Task statement: Every line of the data that includes "coef" should be copied out.

+++++

===== src/rtl/core/ism_pkg.sv =====
// ----------------------------------------------------------------------------
// ism_pkg
// Shared types and constants for the interval set merge and lookup core.
// ----------------------------------------------------------------------------
`default_nettype none

package ism_pkg;

    // field widths of the stream items
    localparam int ID_W    = 50;
    localparam int ENT_W   = 11;
    localparam int COV_W   = 51;
    localparam int HCNT_W  = 32;
    localparam int IN_W    = 104;
    localparam int OUT_W   = 104;

    // item kinds
    localparam logic CMD_INSERT = 1'b0;
    localparam logic CMD_LOOKUP = 1'b1;

    // result status codes
    localparam logic [1:0] ST_OK       = 2'd0;
    localparam logic [1:0] ST_FULL     = 2'd1;
    localparam logic [1:0] ST_REVERSED = 2'd2;

    typedef enum logic [3:0] {
        S_IDLE,
        S_START,
        S_LK_CHK,
        S_LK_CMP,
        S_F_CHK,
        S_F_CMP,
        S_M_CHK,
        S_M_CMP,
        S_DECIDE,
        S_SH_CHK,
        S_SH_WR,
        S_DONE
    } state_t;

    // datapath command, one per cycle
    typedef enum logic [4:0] {
        OP_NONE,
        OP_LOAD,
        OP_LK_RD,
        OP_LK_GT,
        OP_LK_LT,
        OP_LK_HIT,
        OP_F_RD,
        OP_F_ADV,
        OP_M_INIT,
        OP_M_RD,
        OP_M_TAKE,
        OP_SH_INIT,
        OP_SH_RD,
        OP_SH_WR,
        OP_WR_NEW,
        OP_FULL,
        OP_REV,
        OP_PUSH
    } op_t;

    // datapath flags seen by the controller
    typedef struct packed {
        logic is_lookup;
        logic reversed;
        logic lk_active;
        logic lk_gt;
        logic lk_lt;
        logic f_more;
        logic f_adv;
        logic m_more;
        logic m_take;
        logic k_zero;
        logic full;
        logic sh_more;
        logic out_free;
    } stat_t;

endpackage

`default_nettype wire


===== src/rtl/core/ism_ctrl.sv =====
// ----------------------------------------------------------------------------
// ism_ctrl
// Sequencer for binary search, merge scan, table shift and result hand-off.
// ----------------------------------------------------------------------------
`default_nettype none

module ism_ctrl (
    input  wire logic           clk,
    input  wire logic           rst_n,
    input  wire logic           s_tvalid,
    output logic                s_tready,
    input  wire ism_pkg::stat_t st,
    output ism_pkg::op_t        op
);
    import ism_pkg::*;

    state_t state_reg, state_next;

    // state register
    always_ff @(posedge clk or negedge rst_n)
    begin
        if (!rst_n)
        begin
            state_reg <= S_IDLE;
        end
        else
        begin
            state_reg <= state_next;
        end
    end

    // next state
    always_comb
    begin
        state_next = state_reg;
        unique case (state_reg)
            S_IDLE:   if (s_tvalid) state_next = S_START;
            S_START:
            begin
                if (st.is_lookup)     state_next = S_LK_CHK;
                else if (st.reversed) state_next = S_DONE;
                else                  state_next = S_F_CHK;
            end
            S_LK_CHK: state_next = st.lk_active ? S_LK_CMP : S_DONE;
            S_LK_CMP: state_next = (st.lk_gt || st.lk_lt) ? S_LK_CHK : S_DONE;
            S_F_CHK:  state_next = st.f_more ? S_F_CMP : S_M_CHK;
            S_F_CMP:  state_next = st.f_adv ? S_F_CHK : S_M_CHK;
            S_M_CHK:  state_next = st.m_more ? S_M_CMP : S_DECIDE;
            S_M_CMP:  state_next = st.m_take ? S_M_CHK : S_DECIDE;
            S_DECIDE: state_next = (st.k_zero && st.full) ? S_DONE : S_SH_CHK;
            S_SH_CHK: state_next = st.sh_more ? S_SH_WR : S_DONE;
            S_SH_WR:  state_next = S_SH_CHK;
            S_DONE:   if (st.out_free) state_next = S_IDLE;
            default:  state_next = S_IDLE;
        endcase
    end

    // commands
    always_comb
    begin
        op       = OP_NONE;
        s_tready = 1'b0;
        unique case (state_reg)
            S_IDLE:
            begin
                s_tready = 1'b1;
                if (s_tvalid) op = OP_LOAD;
            end
            S_START:  if (!st.is_lookup && st.reversed) op = OP_REV;
            S_LK_CHK: if (st.lk_active) op = OP_LK_RD;
            S_LK_CMP:
            begin
                priority if (st.lk_gt) op = OP_LK_GT;
                else if (st.lk_lt)     op = OP_LK_LT;
                else                   op = OP_LK_HIT;
            end
            S_F_CHK:  op = st.f_more ? OP_F_RD : OP_M_INIT;
            S_F_CMP:  op = st.f_adv ? OP_F_ADV : OP_M_INIT;
            S_M_CHK:  if (st.m_more) op = OP_M_RD;
            S_M_CMP:  if (st.m_take) op = OP_M_TAKE;
            S_DECIDE: op = (st.k_zero && st.full) ? OP_FULL : OP_SH_INIT;
            S_SH_CHK: op = st.sh_more ? OP_SH_RD : OP_WR_NEW;
            S_SH_WR:  op = OP_SH_WR;
            S_DONE:   if (st.out_free) op = OP_PUSH;
            default:  op = OP_NONE;
        endcase
    end

endmodule

`default_nettype wire
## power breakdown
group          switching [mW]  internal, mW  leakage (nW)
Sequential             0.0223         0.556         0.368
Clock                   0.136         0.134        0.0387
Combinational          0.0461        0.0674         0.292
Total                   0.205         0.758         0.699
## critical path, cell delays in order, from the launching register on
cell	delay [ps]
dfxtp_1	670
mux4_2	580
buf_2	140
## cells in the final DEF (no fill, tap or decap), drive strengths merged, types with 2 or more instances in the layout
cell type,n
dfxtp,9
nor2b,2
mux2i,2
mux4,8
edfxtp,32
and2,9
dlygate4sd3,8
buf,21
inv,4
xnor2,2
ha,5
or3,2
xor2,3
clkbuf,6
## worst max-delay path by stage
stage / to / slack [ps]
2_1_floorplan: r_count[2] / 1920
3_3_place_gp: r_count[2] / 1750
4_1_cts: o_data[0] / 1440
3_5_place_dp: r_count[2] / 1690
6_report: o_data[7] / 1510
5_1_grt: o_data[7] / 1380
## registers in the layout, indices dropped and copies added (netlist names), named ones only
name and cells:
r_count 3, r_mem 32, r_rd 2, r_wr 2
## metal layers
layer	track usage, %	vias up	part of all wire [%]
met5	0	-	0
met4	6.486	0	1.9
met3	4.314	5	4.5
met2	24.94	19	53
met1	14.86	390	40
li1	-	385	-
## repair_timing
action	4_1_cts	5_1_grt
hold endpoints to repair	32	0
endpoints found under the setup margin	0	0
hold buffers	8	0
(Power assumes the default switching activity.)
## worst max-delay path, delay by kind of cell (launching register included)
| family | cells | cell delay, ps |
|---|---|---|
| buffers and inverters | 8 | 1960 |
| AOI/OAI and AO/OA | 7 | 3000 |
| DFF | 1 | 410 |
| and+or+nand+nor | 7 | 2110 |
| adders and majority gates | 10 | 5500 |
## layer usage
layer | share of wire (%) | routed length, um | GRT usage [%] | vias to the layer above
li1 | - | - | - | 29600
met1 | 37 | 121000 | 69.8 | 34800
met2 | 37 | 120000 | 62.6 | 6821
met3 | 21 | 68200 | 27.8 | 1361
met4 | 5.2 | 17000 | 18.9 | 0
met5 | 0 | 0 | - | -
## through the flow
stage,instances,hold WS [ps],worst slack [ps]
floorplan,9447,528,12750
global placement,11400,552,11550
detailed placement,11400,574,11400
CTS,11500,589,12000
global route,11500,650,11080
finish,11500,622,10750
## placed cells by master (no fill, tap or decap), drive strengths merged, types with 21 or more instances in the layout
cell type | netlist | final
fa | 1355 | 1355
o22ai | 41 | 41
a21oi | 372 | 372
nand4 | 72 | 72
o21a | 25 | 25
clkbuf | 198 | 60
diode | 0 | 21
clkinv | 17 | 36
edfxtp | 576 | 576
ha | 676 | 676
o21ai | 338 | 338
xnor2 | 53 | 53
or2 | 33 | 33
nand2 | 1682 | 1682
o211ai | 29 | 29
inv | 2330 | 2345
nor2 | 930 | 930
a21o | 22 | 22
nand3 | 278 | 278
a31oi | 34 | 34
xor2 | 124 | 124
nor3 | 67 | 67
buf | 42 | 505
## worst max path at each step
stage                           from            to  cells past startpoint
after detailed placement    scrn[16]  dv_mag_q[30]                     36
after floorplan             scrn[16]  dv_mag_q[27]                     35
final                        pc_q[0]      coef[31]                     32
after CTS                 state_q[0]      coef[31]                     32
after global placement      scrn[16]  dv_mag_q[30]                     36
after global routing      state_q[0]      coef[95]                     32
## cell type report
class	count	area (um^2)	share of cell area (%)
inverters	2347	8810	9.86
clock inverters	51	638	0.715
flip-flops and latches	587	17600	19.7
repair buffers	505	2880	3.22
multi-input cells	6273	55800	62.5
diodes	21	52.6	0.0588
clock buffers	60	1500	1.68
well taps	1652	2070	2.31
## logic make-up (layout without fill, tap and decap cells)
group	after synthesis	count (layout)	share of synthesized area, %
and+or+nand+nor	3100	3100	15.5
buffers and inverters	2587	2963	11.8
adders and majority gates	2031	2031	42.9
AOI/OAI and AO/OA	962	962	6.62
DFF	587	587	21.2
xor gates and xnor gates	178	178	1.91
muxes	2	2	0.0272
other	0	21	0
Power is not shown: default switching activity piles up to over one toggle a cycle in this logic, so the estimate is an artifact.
<file path="src/rtl/whpd_pkg.sv">
// Types, codes and helper functions for the WAV header parser.
package whpd_pkg;

	localparam int TDATA_W = 136;

	localparam logic [1:0] PHASE_HEADER = 2'd0;
	localparam logic [1:0] PHASE_DATA   = 2'd1;
	localparam logic [1:0] PHASE_HALT   = 2'd2;

	localparam logic [1:0] KIND_HEADER = 2'd0;
	localparam logic [1:0] KIND_SAMPLE = 2'd1;
	localparam logic [1:0] KIND_ERROR  = 2'd2;

	localparam logic [1:0] ERR_NOT_RIFF  = 2'd0;
	localparam logic [1:0] ERR_NOT_PCM   = 2'd1;
	localparam logic [1:0] ERR_CHANNELS  = 2'd2;
	localparam logic [1:0] ERR_WIDTH     = 2'd3;

	localparam logic [5:0] OFF_TAG_END      = 6'd3;
	localparam logic [5:0] OFF_FORMAT_END   = 6'd21;
	localparam logic [5:0] OFF_CHANNELS_END = 6'd23;
	localparam logic [5:0] OFF_RATE_END     = 6'd27;
	localparam logic [5:0] OFF_BITS_END     = 6'd35;
	localparam logic [5:0] HEADER_LAST      = 6'd43;

	localparam logic [31:0] TAG_RIFF   = 32'h4646_4952;
	localparam logic [15:0] PCM_FORMAT = 16'd1;

	typedef struct packed {
		logic [7:0] byte_value;
		logic       start_of_file;
	} in_item_t;

	typedef struct packed {
		logic [1:0]  kind;
		logic [1:0]  error_code;
		logic [15:0] channel_count;
		logic [31:0] rate_hz;
		logic [15:0] sample_bits;
		logic [31:0] payload_bytes;
		logic        channel_index;
		logic [31:0] sample_value;
		logic        last_sample;
	} result_t;

	function automatic logic [1:0] field_pos(input logic [5:0] off);
		logic [1:0] pos;
		case (off) inside
			[6'd20:6'd23]: pos = {1'b0, off[0]};
			[6'd32:6'd35]: pos = {1'b0, off[0]};
			default:       pos = off[1:0];
		endcase
		return pos;
	endfunction

	function automatic logic [31:0] gather(input logic [31:0] acc, input logic [1:0] pos,
			input logic [7:0] b);
		logic [31:0] ext;
		ext = {24'd0, b};
		if (pos == 2'd0) begin
			return ext;
		end
		return acc | (ext << {pos, 3'b000});
	endfunction

endpackage

</file>
<file path="src/rtl/wav_header_parse_deinterleave.sv">
// WAV header parser and sample deinterleaver, top level.
// Takes a WAV file one byte per cycle, sustained unless the sink stalls; the byte is held in the
// input register and its result item in the result register, and the rate is set by the single
// per-byte parse step between the two registers. The 44-byte header gives one header item
// (or one error item, after which bytes are ignored until the next start of file); each complete
// data sample then gives one sample item, alternating left and right for stereo, with tlast on
// the final sample. Byte offsets 3 and 21 check the RIFF tag and the PCM format; a partial
// trailing sample is dropped. Input tready falls only while a result item waits and the sink
// stalls.
module wav_header_parse_deinterleave (
	input  logic                          clk,
	input  logic                          arst_n,
	input  logic                          s_axis_tvalid,
	output logic                          s_axis_tready,
	input  logic [7:0]                    s_axis_tdata,  // byte_value
	input  logic                          s_axis_tuser,  // start_of_file
	output logic                          m_axis_tvalid,
	input  logic                          m_axis_tready,
	// error_code, channel_count, rate_hz, sample_bits, payload_bytes, channel_index,
	// sample_value, zero fill
	output logic [whpd_pkg::TDATA_W-1:0]  m_axis_tdata,
	output logic [1:0]                    m_axis_tuser,  // kind
	output logic                          m_axis_tlast   // last_sample
);
	import whpd_pkg::*;

	in_item_t in_item, item_s1;
	result_t  res;
	logic     valid_s1, advance, step, res_valid;

	assign in_item.byte_value    = s_axis_tdata;
	assign in_item.start_of_file = s_axis_tuser;
	assign step = valid_s1 && advance;

	whpd_in_stage u_in (
		.clk      (clk),
		.arst_n   (arst_n),
		.in_valid (s_axis_tvalid),
		.in_ready (s_axis_tready),
		.in_item  (in_item),
		.advance  (advance),
		.valid_s1 (valid_s1),
		.item_s1  (item_s1)
	);

	whpd_parser u_parser (
		.clk       (clk),
		.arst_n    (arst_n),
		.step      (step),
		.item_s1   (item_s1),
		.res_valid (res_valid),
		.res       (res)
	);

	whpd_out_stage u_out (
		.clk       (clk),
		.arst_n    (arst_n),
		.step      (step),
		.res_valid (res_valid),
		.res       (res),
		.advance   (advance),
		.out_valid (m_axis_tvalid),
		.out_ready (m_axis_tready),
		.out_data  (m_axis_tdata),
		.out_user  (m_axis_tuser),
		.out_last  (m_axis_tlast)
	);

endmodule

</file>
<file path="src/rtl/whpd_in_stage.sv">
// Input register stage: capture one byte item per cycle while in_ready is high.
module whpd_in_stage (
	input  logic                clk,
	input  logic                arst_n,
	input  logic                in_valid,
	output logic                in_ready,
	input  whpd_pkg::in_item_t  in_item,
	input  logic                advance,
	output logic                valid_s1,
	output whpd_pkg::in_item_t  item_s1
);
	import whpd_pkg::*;

	assign in_ready = !valid_s1 || advance;

	always_ff @(posedge clk or negedge arst_n) begin
		if (!arst_n) begin
			valid_s1 <= 1'b0;
		end else if (in_ready) begin
			valid_s1 <= in_valid;
		end
	end

	always_ff @(posedge clk) begin
		if (in_valid && in_ready) begin
			item_s1 <= in_item;
		end
	end

endmodule

</file>
<file path="src/rtl/whpd_parser.sv">
// Parse state and per-byte header walk and sample assembly.
module whpd_parser (
	input  logic                clk,
	input  logic                arst_n,
	input  logic                step,
	input  whpd_pkg::in_item_t  item_s1,
	output logic                res_valid,
	output whpd_pkg::result_t   res
);
	import whpd_pkg::*;

	logic [1:0]  phase_q, phase_e, phase_n;
	logic [5:0]  hoff_q, hoff_e, hoff_n;
	logic [31:0] fa_q, fa_e, fa_n;
	logic [15:0] ch_q, ch_e, ch_n;
	logic [31:0] rate_q, rate_e, rate_n;
	logic [15:0] bits_q, bits_e, bits_n;
	logic [31:0] rem_q, rem_e, rem_n;
	logic [1:0]  bis_q, bis_e, bis_n;
	logic        tog_q, tog_e, tog_n;
	logic [31:0] hdr_fa, dat_fa, rem_dec;
	logic [12:0] width_e;
	logic        width_ok, sof;
	logic [7:0]  b;

	assign sof = item_s1.start_of_file;
	assign b   = item_s1.byte_value;

	assign phase_e = sof ? PHASE_HEADER : phase_q;
	assign hoff_e  = sof ? 6'd0 : hoff_q;
	assign fa_e    = sof ? 32'd0 : fa_q;
	assign ch_e    = sof ? 16'd0 : ch_q;
	assign rate_e  = sof ? 32'd0 : rate_q;
	assign bits_e  = sof ? 16'd0 : bits_q;
	assign rem_e   = sof ? 32'd0 : rem_q;
	assign bis_e   = sof ? 2'd0 : bis_q;
	assign tog_e   = sof ? 1'b0 : tog_q;

	assign width_e  = bits_e[15:3];
	assign width_ok = (width_e != 13'd0) && (width_e <= 13'd4);
	assign hdr_fa   = gather(fa_e, field_pos(hoff_e), b);
	assign dat_fa   = gather(fa_e, bis_e, b);
	assign rem_dec  = rem_e - 32'd1;

	always_comb begin
		phase_n   = phase_e;
		hoff_n    = hoff_e;
		fa_n      = fa_e;
		ch_n      = ch_e;
		rate_n    = rate_e;
		bits_n    = bits_e;
		rem_n     = rem_e;
		bis_n     = bis_e;
		tog_n     = tog_e;
		res_valid = 1'b0;
		res       = '0;
		case (phase_e)
			PHASE_HEADER: begin
				if (hoff_e > HEADER_LAST) begin
					phase_n = PHASE_HALT;
				end else begin
					fa_n   = hdr_fa;
					hoff_n = 6'(hoff_e + 6'd1);
					case (hoff_e)
						OFF_TAG_END: begin
							if (hdr_fa != TAG_RIFF) begin
								res_valid      = 1'b1;
								res.kind       = KIND_ERROR;
								res.error_code = ERR_NOT_RIFF;
								phase_n        = PHASE_HALT;
							end
						end
						OFF_FORMAT_END: begin
							if (hdr_fa[15:0] != PCM_FORMAT) begin
								res_valid      = 1'b1;
								res.kind       = KIND_ERROR;
								res.error_code = ERR_NOT_PCM;
								phase_n        = PHASE_HALT;
							end
						end
						OFF_CHANNELS_END: ch_n = hdr_fa[15:0];
						OFF_RATE_END: rate_n = hdr_fa;
						OFF_BITS_END: bits_n = hdr_fa[15:0];
						HEADER_LAST: begin
							rem_n     = hdr_fa;
							res_valid = 1'b1;
							if (ch_e != 16'd1 && ch_e != 16'd2) begin
								res.kind       = KIND_ERROR;
								res.error_code = ERR_CHANNELS;
								phase_n        = PHASE_HALT;
							end else if (!width_ok) begin
								res.kind       = KIND_ERROR;
								res.error_code = ERR_WIDTH;
								phase_n        = PHASE_HALT;
							end else begin
								res.kind          = KIND_HEADER;
								res.channel_count = ch_e;
								res.rate_hz       = rate_e;
								res.sample_bits   = bits_e;
								res.payload_bytes = hdr_fa;
								bis_n   = 2'd0;
								tog_n   = 1'b0;
								fa_n    = 32'd0;
								phase_n = (hdr_fa == 32'd0) ? PHASE_HALT : PHASE_DATA;
							end
						end
						default: ;
					endcase
				end
			end
			PHASE_DATA: begin
				if (!width_ok || rem_e == 32'd0) begin
					phase_n = PHASE_HALT;
				end else begin
					fa_n  = dat_fa;
					rem_n = rem_dec;
					if (({1'b0, bis_e} + 3'd1) >= width_e[2:0]) begin
						res_valid         = 1'b1;
						res.kind          = KIND_SAMPLE;
						res.channel_index = tog_e;
						res.sample_value  = dat_fa;
						res.last_sample   = rem_dec < {29'd0, width_e[2:0]};
						bis_n = 2'd0;
						if (ch_e == 16'd2) begin
							tog_n = !tog_e;
						end
					end else begin
						bis_n = 2'(bis_e + 2'd1);
					end
					if (rem_dec == 32'd0) begin
						phase_n = PHASE_HALT;
					end
				end
			end
			default: ;
		endcase
	end

	always_ff @(posedge clk or negedge arst_n) begin
		if (!arst_n) begin
			phase_q <= PHASE_HEADER;
			hoff_q  <= 6'd0;
			fa_q    <= 32'd0;
			ch_q    <= 16'd0;
			rate_q  <= 32'd0;
			bits_q  <= 16'd0;
			rem_q   <= 32'd0;
			bis_q   <= 2'd0;
			tog_q   <= 1'b0;
		end else if (step) begin
			phase_q <= phase_n;
			hoff_q  <= hoff_n;
			fa_q    <= fa_n;
			ch_q    <= ch_n;
			rate_q  <= rate_n;
			bits_q  <= bits_n;
			rem_q   <= rem_n;
			bis_q   <= bis_n;
			tog_q   <= tog_n;
		end
	end

endmodule

</file>
<file path="src/rtl/whpd_out_stage.sv">
// Result register: hold one result item until the sink takes it.
module whpd_out_stage (
	input  logic                          clk,
	input  logic                          arst_n,
	input  logic                          step,
	input  logic                          res_valid,
	input  whpd_pkg::result_t             res,
	output logic                          advance,
	output logic                          out_valid,
	input  logic                          out_ready,
	output logic [whpd_pkg::TDATA_W-1:0]  out_data,
	output logic [1:0]                    out_user,
	output logic                          out_last
);
	import whpd_pkg::*;

	result_t res_q;

	assign advance = !out_valid || out_ready;

	always_ff @(posedge clk or negedge arst_n) begin
		if (!arst_n) begin
			out_valid <= 1'b0;
		end else if (advance) begin
			out_valid <= step && res_valid;
		end
	end

	always_ff @(posedge clk) begin
		if (advance && step && res_valid) begin
			res_q <= res;
		end
	end

	assign out_data = {5'd0, res_q.sample_value, res_q.channel_index, res_q.payload_bytes,
		res_q.sample_bits, res_q.rate_hz, res_q.channel_count, res_q.error_code};
	assign out_user = res_q.kind;
	assign out_last = res_q.last_sample;

endmodule

</file>
**config.mk**
```make
export PLATFORM = sky130hd
export DESIGN_NAME = k_nearest_neighbor_lists
export DESIGN_NICKNAME = d
export VERILOG_FILES = /design/src/knnl_pkg.sv /design/src/knnl_controller.sv /design/src/knnl_datapath.sv /design/src/k_nearest_neighbor_lists.sv
export SDC_FILE = /design/constraint.sdc
export NUM_CORES = 2
export LEC_CHECK = 0
export BUFFER_PORTS_ARGS = -buffer_cell sky130_fd_sc_hd__buf_4
export CAP_MARGIN = 10
export CORE_MARGIN = 10
export CORE_UTILIZATION = 55
export CTS_CLUSTER_SIZE = 24
export DETAILED_ROUTE_END_ITERATION = 8
export GPL_ROUTABILITY_DRIVEN = 0
export PLACE_DENSITY_LB_ADDON = 0.05
export SYNTH_ARGS = -nofsm -noshare
export SYNTH_HDL_FRONTEND = slang
export SYNTH_SLANG_ARGS = --single-unit
export TNS_END_PERCENT = 10
```
**constraint.sdc**
```tcl
create_clock -name clk -period 20.9 [get_ports clk]
set_input_delay 1.045 -clock clk [delete_from_list [all_inputs] [get_ports clk]]
set_output_delay 1.045 -clock clk [all_outputs]
set_load 0.005 [all_outputs]
```
### config.mk
export PLATFORM = sky130hd
export DESIGN_NAME = lnv_ram
export DESIGN_NICKNAME = d
export VERILOG_FILES = /design/src/design/layer_norm_vector_macros.svh /design/src/design/lnv_ram.sv
export SDC_FILE = /design/constraint.sdc
export NUM_CORES = 2
export LEC_CHECK = 0
export BUFFER_PORTS_ARGS = -buffer_cell sky130_fd_sc_hd__buf_2
export CAP_MARGIN = 5
export CORE_MARGIN = 4
export CORE_UTILIZATION = 63
export DETAILED_ROUTE_END_ITERATION = 10
export GPL_ROUTABILITY_DRIVEN = 0
export GPL_TIMING_DRIVEN = 0
export PLACE_DENSITY = 0.79
export SKIP_LAST_GASP = 1
export SLEW_MARGIN = 5
export SYNTH_ARGS = -nofsm -noshare
export SYNTH_HDL_FRONTEND = slang
export SYNTH_SLANG_ARGS = --single-unit
### constraint.sdc
create_clock -name aclk -period 5.2 [get_ports aclk]
set_clock_uncertainty 0.05 [all_clocks]
set_input_delay 0.26 -clock aclk [delete_from_list [all_inputs] [get_ports aclk]]
set_output_delay 0.26 -clock aclk [all_outputs]
set_load 0.005 [all_outputs]
==> src/design/layer_norm_vector_macros.svh <==
// Assertion macros shared by the layer_norm_vector RTL.
// Expects aclk and aresetn in the scope of each use.
`ifndef LAYER_NORM_VECTOR_MACROS_SVH
`define LAYER_NORM_VECTOR_MACROS_SVH

// Same-cycle implication, disabled during reset.
`define LNV_ASSERT_IMP(lbl, ante, cons) \
    lbl: assert property (@(posedge aclk) disable iff (!aresetn) (ante) |-> (cons)) \
        else $error("layer_norm_vector: check failed");

// Next-cycle implication, disabled during reset.
`define LNV_ASSERT_NXT(lbl, ante, cons) \
    lbl: assert property (@(posedge aclk) disable iff (!aresetn) (ante) |=> (cons)) \
        else $error("layer_norm_vector: check failed");

`endif

==> src/design/lnv_pkg.sv <==
// Package for layer_norm_vector: widths and defaults.
// No dependencies.
`timescale 1ns / 1ps
package lnv_pkg;
    localparam int VEC_LEN_DEF = 64;
    localparam int DATA_W      = 16;  // Q8.8 fields
    localparam int EPS_W       = 16;
    localparam int IDX_W       = 6;   // elem_index port
    localparam int N_W         = 7;   // element count, up to 64
    localparam int SUM_W       = 22;  // sum of 64 samples
    localparam int D_W         = 24;  // n*x - sum, signed
    localparam int M_W         = 23;  // |d|
    localparam int SQ_W        = 2 * M_W;
    localparam int S_W         = 52;  // sum of squares
    localparam int T_W         = 53;
    localparam int U_W         = 64;
    localparam int Q_W         = 31;  // root of normalized U
    localparam int E_W         = 5;   // shift pairs, at most 30
    localparam int MN_W        = 30;  // |d|*n
    localparam int QUO_W       = 24;  // quotient bits
    localparam int Z_W         = QUO_W + 1;
    localparam int PROD_W      = Z_W + DATA_W;
    localparam int ACC_W       = 48;
endpackage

+++++

Reply:
final                        pc_q[0]      coef[31]                     32
after CTS                 state_q[0]      coef[31]                     32
after global routing      state_q[0]      coef[95]                     32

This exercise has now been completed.